De fait, seuls 10% des jeunes médecins choisissent l’exercice libéral, assure l’Atlas de l’Ordre. Même si cette pratique passe à 40% après cinq ans d’exercice, elle doit être encouragée, estime l’Ordre. “Le mode d’activité du médecin généraliste apparaît pénible, difficile, admet Patrick Bouet. Et les aspects négatifs ne sont pas compensés par l’attractivité du métier, par sa rémunération notamment.” Le président du CNOM plaiderait-il ouvertement pour une augmentation du tarif de la consultation ? “L’attractivité d’une profession dépend de sa rémunération, mais il ne faut pas parler que de la rémunération à l’acte. Il y a d’autres formes de rémunération”, a suggéré Patrick Bouet tout en assurant que les syndicats avaient son soutien sur la question.
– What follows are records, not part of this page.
## src/rtl/program_sequencer.sv

```systemverilog
`default_nettype none
// ============================================================================
// Module   : program_sequencer
// Purpose  : Program counter for the 8-bit CPU family. It supports increment
//            with wrap-around, jump, conditional branch, call/return through
//            an internal return-address stack, and halt/resume.
// Revision : 1.0  - initial release
// ----------------------------------------------------------------------------
// Parameters:
//   ADDR_W      - width of pc, target and stack entries (min 2)
//   STACK_DEPTH - number of return-address stack entries (min 1)
//   RESET_VEC   - pc value loaded on reset
// Ports:
//   clk            - system clock, rising edge
//   reset          - synchronous, active-high reset
//   pc_enable_i    - advance enable; 0 holds all state
//   op_i[2:0]      - 0 INC, 1 JUMP, 2 BRANCH, 3 CALL, 4 RET, 5 HALT, 6/7 INC
//   target_i       - destination for JUMP / BRANCH / CALL
//   cond_i         - branch condition (BRANCH only)
//   resume_i       - leave the HALTED state
//   pc_o           - current program counter
//   halted_o       - high while HALTED
//   stack_level_o  - number of valid stack entries
//   stack_ovf_o    - sticky: CALL issued with the stack full
//   stack_unf_o    - sticky: RET issued with the stack empty
// Build option:
//   PC_FAULT_HALT_EN - when defined, a stack overflow/underflow also halts.
// ============================================================================
module program_sequencer #(
  parameter int                  ADDR_W      = 8,
  parameter int                  STACK_DEPTH = 4,
  parameter logic [ADDR_W-1:0]   RESET_VEC   = '0,
  localparam int                 LVL_W       = $clog2(STACK_DEPTH + 1)
) (
  input  logic              clk,
  input  logic              reset,
  input  logic              pc_enable_i,
  input  logic [2:0]        op_i,
  input  logic [ADDR_W-1:0] target_i,
  input  logic              cond_i,
  input  logic              resume_i,
  output logic [ADDR_W-1:0] pc_o,
  output logic              halted_o,
  output logic [LVL_W-1:0]  stack_level_o,
  output logic              stack_ovf_o,
  output logic              stack_unf_o
);

  typedef enum logic [0:0] {
    ST_RUN    = 1'b0,
    ST_HALTED = 1'b1
  } state_t;

  localparam logic [2:0] OP_INC    = 3'd0;
  localparam logic [2:0] OP_JUMP   = 3'd1;
  localparam logic [2:0] OP_BRANCH = 3'd2;
  localparam logic [2:0] OP_CALL   = 3'd3;
  localparam logic [2:0] OP_RET    = 3'd4;
  localparam logic [2:0] OP_HALT   = 3'd5;

`ifdef PC_FAULT_HALT_EN
  localparam bit C_FAULT_HALT = 1'b1;
`else
  localparam bit C_FAULT_HALT = 1'b0;
`endif

  localparam logic [LVL_W-1:0] C_LVL_FULL = LVL_W'(STACK_DEPTH);
  localparam logic [LVL_W-1:0] C_LVL_ONE  = LVL_W'(1);

  state_t              state_q, state_d;
  logic [ADDR_W-1:0]   pc_q, pc_d;
  logic [LVL_W-1:0]    level_q, level_d;
  logic                ovf_q, ovf_d;
  logic                unf_q, unf_d;
  logic [ADDR_W-1:0]   stack_q [STACK_DEPTH];

  logic [ADDR_W-1:0]   pc_inc;
  logic [ADDR_W-1:0]   stack_top;
  logic                push;

  // Natural-width addition wraps all-ones back to zero.
  assign pc_inc = pc_q + ADDR_W'(1);

  // Top of stack is the entry just below the current level.
  always_comb begin
    stack_top = '0;
    for (int i = 0; i < STACK_DEPTH; i++) begin
      if (level_q == LVL_W'(i + 1)) begin
        stack_top = stack_q[i];
      end
    end
  end

  always_comb begin
    state_d = state_q;
    pc_d    = pc_q;
    level_d = level_q;
    ovf_d   = ovf_q;
    unf_d   = unf_q;
    push    = 1'b0;

    if (state_q == ST_HALTED) begin
      // The op presented alongside resume is deliberately dropped.
      if (resume_i) begin
        state_d = ST_RUN;
      end
    end else if (pc_enable_i) begin
      case (op_i)
        OP_JUMP: begin
          pc_d = target_i;
        end
        OP_BRANCH: begin
          pc_d = cond_i ? target_i : pc_inc;
        end
        OP_CALL: begin
          if (level_q == C_LVL_FULL) begin
            pc_d  = pc_inc;
            ovf_d = 1'b1;
            if (C_FAULT_HALT) begin
              state_d = ST_HALTED;
            end
          end else begin
            push    = 1'b1;
            pc_d    = target_i;
            level_d = level_q + C_LVL_ONE;
          end
        end
        OP_RET: begin
          if (level_q == '0) begin
            pc_d  = pc_inc;
            unf_d = 1'b1;
            if (C_FAULT_HALT) begin
              state_d = ST_HALTED;
            end
          end else begin
            pc_d    = stack_top;
            level_d = level_q - C_LVL_ONE;
          end
        end
        OP_HALT: begin
          state_d = ST_HALTED;
        end
        OP_INC: begin
          pc_d = pc_inc;
        end
        default: begin
          pc_d = pc_inc;
        end
      endcase
    end
  end

  always_ff @(posedge clk) begin
    if (reset) begin
      state_q <= ST_RUN;
      pc_q    <= RESET_VEC;
      level_q <= '0;
      ovf_q   <= 1'b0;
      unf_q   <= 1'b0;
    end else begin
      state_q <= state_d;
      pc_q    <= pc_d;
      level_q <= level_d;
      ovf_q   <= ovf_d;
      unf_q   <= unf_d;
    end
  end

  // Stack storage has no reset; validity is tracked by level_q alone.
  always_ff @(posedge clk) begin
    for (int i = 0; i < STACK_DEPTH; i++) begin
      if (push && (level_q == LVL_W'(i))) begin
        stack_q[i] <= pc_inc;
      end
    end
  end

  assign pc_o          = pc_q;
  assign halted_o      = (state_q == ST_HALTED);
  assign stack_level_o = level_q;
  assign stack_ovf_o   = ovf_q;
  assign stack_unf_o   = unf_q;

endmodule
`default_nettype wire

```

## config.mk

```make
export PLATFORM = sky130hd
export DESIGN_NAME = program_sequencer
export DESIGN_NICKNAME = d
export VERILOG_FILES = /design/src/rtl/program_sequencer.sv
export SDC_FILE = /design/constraint.sdc
export NUM_CORES = 1
export LEC_CHECK = 0
export BUFFER_PORTS_ARGS = -buffer_cell sky130_fd_sc_hd__buf_4
export CAP_MARGIN = 10
export CORE_MARGIN = 3
export CORE_UTILIZATION = 45
export CTS_BUF_LIST = sky130_fd_sc_hd__clkbuf_4
export DETAILED_ROUTE_END_ITERATION = 7
export PLACE_DENSITY = 0.67
export SLEW_MARGIN = 20
export SYNTH_ARGS = -nofsm -noshare
export SYNTH_HDL_FRONTEND = slang
export SYNTH_SLANG_ARGS = --single-unit
```

## constraint.sdc

```tcl
create_clock -name clk -period 1.82 [get_ports clk]
set_input_delay 0.091 -clock clk [delete_from_list [all_inputs] [get_ports clk]]
set_output_delay 0.091 -clock clk [all_outputs]
set_load 0.1 [all_outputs]
```

After elaboration in Yosys (flattened, before gate mapping)
Memories as Yosys holds them, arrays and structs flattened.
Cells that the tools add are included.
{"block": "word_totals", "output_inout_bits": 14, "in_bits": 16, "ram_bits": 32, "wordCells": 71, "register_bits": 14, "mem_count": 1}
{"block": "op_classes", "n_addsub": 3, "muxes": 36, "n_bitwise": 2, "n_eq_ne": 11, "n_reduce_logical": 13}
{"memory": "stack_q", "depth": 4, "word_bits": 8, "read_ports": 4, "rd_ports_with_merged_regs": 0, "write_ports": 1, "line_no": "75", "text": "logic [ADDR_W-1:0] stack_q [STACK_DEPTH];"}
{"op": "two-way mux 8 bit", "n": 10}
{"op": "case mux 8 bit (5 select lines)", "n": 1}
{"op": "OR reduction 8 bit", "n": 3}
{"op": "two-way mux 1 bit", "n": 19}
{"op": "== test 3 x 2 -> 1 bit, second input constant", "n": 4}
{"op": "== test 3 bit, second input constant", "n": 3}
{"op": "adder 8 x 1 -> 8 bit, second input constant", "n": 1}
{"op": "AND reduction 4 bit", "n": 2}
{"op": "== test 3 x 1 -> 1 bit, second input constant", "n": 2}
{"op": "two-way mux 2 bit", "n": 3}
{"op": "two-way mux 3 bit", "n": 2}
{"op": "case mux 3 bit (2 select lines)", "n": 1}
{"op": "AND reduction 5 bit", "n": 1}
{"op": "logical AND 1 bit", "n": 4}
{"op": "!= test 2 bit, second input constant", "n": 2}
{"op": "adder 3 x 1 -> 3 bit, second input constant", "n": 1}
{"op": "zero test 3 bit", "n": 1}
{"op": "AND reduction 3 bit", "n": 1}
{"op": "subtractor 3 x 1 -> 3 bit, second input constant", "n": 1}
{"op": "NOT 1 bit", "n": 2}
{"op": "nonzero test 2 bit", "n": 1}

Logic depth before layout (Yosys ltp)
Gate-level depths: netlist of run 1.
{"block": "depth", "word_depth": 12, "mapped_depth": 9, "depth_no_buf": 7}

Least setup slack after synthesis of run 1
No wires, ideal clock.
{"block": "synth_path", "path_kind": "reg2reg", "from": "reg level_q[0], in the netlist stack_level_o[0]", "to": "reg pc_q[6], in the netlist pc_o[6]", "t_required_ns": 1.688, "path_slack_ns": -0.949, "t_arrival_ns": 2.638, "synth_period_minus_slack_ns": 2.769, "setup_time_ns": 0.132, "n_path_buf": 2, "path_stages_with_launch": 10, "cell_sequence": "dfxtp_1 -> inv_1 -> ha_1 -> and2_1 -> buf_4 -> a311oi_2 -> buf_4 -> o22ai_1 -> a221oi_2 -> nor3_1"}
{"block": "synth_via", "elab_chain_len": 7, "elab_cells_between_ends": 12, "cone_classes": "4 x eq/ne; 7 x mux; 1 x reduce/logical"}
{"element": "start: declaration", "line_no": "72", "text": "logic [LVL_W-1:0] level_q, level_d;"}
{"element": "start signal: assignment", "line_no": "163", "text": "level_q <= level_d;"}
{"element": "== test 3 x 1 -> 1 bit", "line_no": "88", "text": "if (level_q == LVL_W'(i + 1)) begin"}
{"element": "two-way mux 8 bit (4 in a row)", "line_no": "88"}
{"element": "two-way mux 8 bit", "line_no": "129", "text": "if (level_q == '0) begin"}
{"element": "case mux 8 bit (5 select lines) (*)", "line_no": "108", "text": "case (op_i)"}
{"element": "end signal: assignment", "line_no": "162", "text": "pc_q <= pc_d;"}
{"element": "end: declaration", "line_no": "71", "text": "logic [ADDR_W-1:0] pc_q, pc_d;"}
Every way passes the cells marked *; elsewhere a longest branch is shown, timed or not.
A chain may end at the register's enable or synchronous reset.

Worst setup path after layout of run 1
{"block": "layout_path", "from": "reg level_q[1], in the netlist stack_level_o[1]", "to": "reg pc_q[0], in the netlist pc_o[0]"}
Same word-level chain as after synthesis.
Pour pallier cette tendance de fond, la décrue du nombre de médecins généralistes, observée et annoncée depuis plusieurs années, des initiatives ont pourtant été lancées, comme le développement du cumul emploi-retraite. Ce dispositif connaît un franc succès, puisque le nombre de retraités en exercice a augmenté de 18% en un an et représente aujourd’hui 5% de la population générale des médecins. “Mais les retraités exercent dans des zones qui sont déjà bien dotées !, fait remarquer le Dr Bouet. Ce sont des mesures intéressantes, mais très parcellaires. Il faut aller au-delà en matière d’incitation”.